When the ECM/PCM sends a 5 volt signal to one edge of the silicone wafer, the degree of flex caused by fuel tank pressure or vacuum determines the signal voltage sent from the opposite edge of the wafer to the ECM/PCM. The ECM/PCM calculates air pressure or vacuum in the fuel tank based on the voltage of this signal.

To test for air leaks, the ECM/PCM first seals the fuel tank and EVAP system by closing all valves and openings which would allow air to enter or exit. Depending on the vehicle manufacturer, the ECM/PCM then either pressurizes the tank by activating a pump (Chrysler) or allows the fuel pump to create vacuum as fuel is pumped from the tank (General Motors, Ford, and many other manufacturers).

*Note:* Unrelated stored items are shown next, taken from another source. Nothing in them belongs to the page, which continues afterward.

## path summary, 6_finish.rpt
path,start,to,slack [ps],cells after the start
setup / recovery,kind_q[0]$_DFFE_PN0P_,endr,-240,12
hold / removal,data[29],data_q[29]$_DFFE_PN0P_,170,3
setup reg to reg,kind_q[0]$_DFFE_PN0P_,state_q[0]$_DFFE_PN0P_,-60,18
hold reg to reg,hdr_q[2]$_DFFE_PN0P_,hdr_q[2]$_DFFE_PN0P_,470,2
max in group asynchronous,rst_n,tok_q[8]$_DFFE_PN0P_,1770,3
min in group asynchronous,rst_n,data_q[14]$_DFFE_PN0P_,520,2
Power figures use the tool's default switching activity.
--- src/rtl/hwpe_stream_serialize_ctrl.sv ---
// Job sequencer for the stream serializer. It gates valid/ready so that exactly
// NB_IN_STREAMS*(nb_contig_m1+1)*nb_rounds handshakes pass per job, then pulses done.
module hwpe_stream_serialize_ctrl #(
  parameter int unsigned NB_IN_STREAMS = 2,
  parameter int unsigned CONTIG_LIMIT  = 1024,
  parameter int unsigned ROUND_WIDTH   = 16,
  localparam int unsigned CW = $clog2(CONTIG_LIMIT),
  localparam int unsigned SW = (NB_IN_STREAMS > 1) ? $clog2(NB_IN_STREAMS) : 1
) (
  input  logic                   clk_i,
  input  logic                   rst_ni,
  input  logic                   clear_i,
  input  logic                   start_i,
  input  logic [ROUND_WIDTH-1:0] nb_rounds_i,
  input  logic [CW-1:0]          nb_contig_m1_i,
  output logic                   busy_o,
  output logic                   done_o,
  output logic                   serdes_clear_o,
  output logic [CW-1:0]          nb_contig_m1_o,
  output logic [SW-1:0]          cur_stream_o,
  output logic [ROUND_WIDTH-1:0] cur_round_o,
  input  logic                   in_valid_i,
  output logic                   in_ready_o,
  output logic                   out_valid_o,
  input  logic                   out_ready_i
);

  typedef enum logic [1:0] {IDLE, INIT, RUN, DONE} state_e;

  state_e                 state_q, state_d;
  logic [ROUND_WIDTH-1:0] nb_rounds_q, nb_rounds_d;
  logic [CW-1:0]          nb_contig_m1_q, nb_contig_m1_d;
  logic [CW-1:0]          contig_q, contig_d;
  logic [SW-1:0]          stream_q, stream_d;
  logic [ROUND_WIDTH-1:0] round_q, round_d;

  logic hs, last_contig, last_stream, last_round;

  assign hs          = (state_q == RUN) & in_valid_i & out_ready_i;
  assign last_contig = (contig_q == nb_contig_m1_q);
  assign last_stream = (stream_q == SW'(NB_IN_STREAMS - 1));
  assign last_round  = (round_q == nb_rounds_q - ROUND_WIDTH'(1));

  always_comb begin
    state_d        = state_q;
    nb_rounds_d    = nb_rounds_q;
    nb_contig_m1_d = nb_contig_m1_q;
    contig_d       = contig_q;
    stream_d       = stream_q;
    round_d        = round_q;
    unique case (state_q)
      IDLE: if (start_i) begin
        nb_rounds_d    = nb_rounds_i;
        nb_contig_m1_d = nb_contig_m1_i;
        contig_d       = '0;
        stream_d       = '0;
        round_d        = '0;
        state_d        = INIT;
      end
      INIT: state_d = (nb_rounds_q == '0) ? DONE : RUN;
      RUN: if (hs) begin
        // Nested wrap: contig inside stream inside round; the last beat wraps all to 0.
        if (last_contig) begin
          contig_d = '0;
          if (last_stream) begin
            stream_d = '0;
            round_d  = last_round ? '0 : round_q + ROUND_WIDTH'(1);
          end else begin
            stream_d = stream_q + SW'(1);
          end
        end else begin
          contig_d = contig_q + CW'(1);
        end
        if (last_contig && last_stream && last_round) state_d = DONE;
      end
      DONE: state_d = IDLE;
      default: state_d = IDLE;
    endcase
    if (clear_i) begin
      state_d        = IDLE;
      nb_rounds_d    = '0;
      nb_contig_m1_d = '0;
      contig_d       = '0;
      stream_d       = '0;
      round_d        = '0;
    end
  end

  always_ff @(posedge clk_i or negedge rst_ni) begin
    if (!rst_ni) begin
      state_q        <= IDLE;
      nb_rounds_q    <= '0;
      nb_contig_m1_q <= '0;
      contig_q       <= '0;
      stream_q       <= '0;
      round_q        <= '0;
    end else begin
      state_q        <= state_d;
      nb_rounds_q    <= nb_rounds_d;
      nb_contig_m1_q <= nb_contig_m1_d;
      contig_q       <= contig_d;
      stream_q       <= stream_d;
      round_q        <= round_d;
    end
  end

  assign busy_o         = (state_q == INIT) | (state_q == RUN);
  assign done_o         = (state_q == DONE);
  assign serdes_clear_o = (state_q == INIT) | clear_i;
  assign nb_contig_m1_o = nb_contig_m1_q;
  assign cur_stream_o   = stream_q;
  assign cur_round_o    = round_q;
  assign out_valid_o    = (state_q == RUN) & in_valid_i;
  assign in_ready_o     = (state_q == RUN) & out_ready_i;

endmodule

A third system (developed by General Motors and adopted by some other manufacturers) allows the natural cooling of fuel after the engine is turned off to create tank vacuum. Once the system is sealed and the specified pressure or vacuum is created, the ECM/PCM checks for changes in pressure over a predetermined time.

Any change in pressure indicates an air leak. The rate of change indicates the size of the leak. If a leak is detected, the ECM/PCM stores a Diagnostic Trouble Code (DTC), illuminates the instrument panel Malfunction indicator Light (MIL), and stores Freeze Frame data on the second consecutive test failure.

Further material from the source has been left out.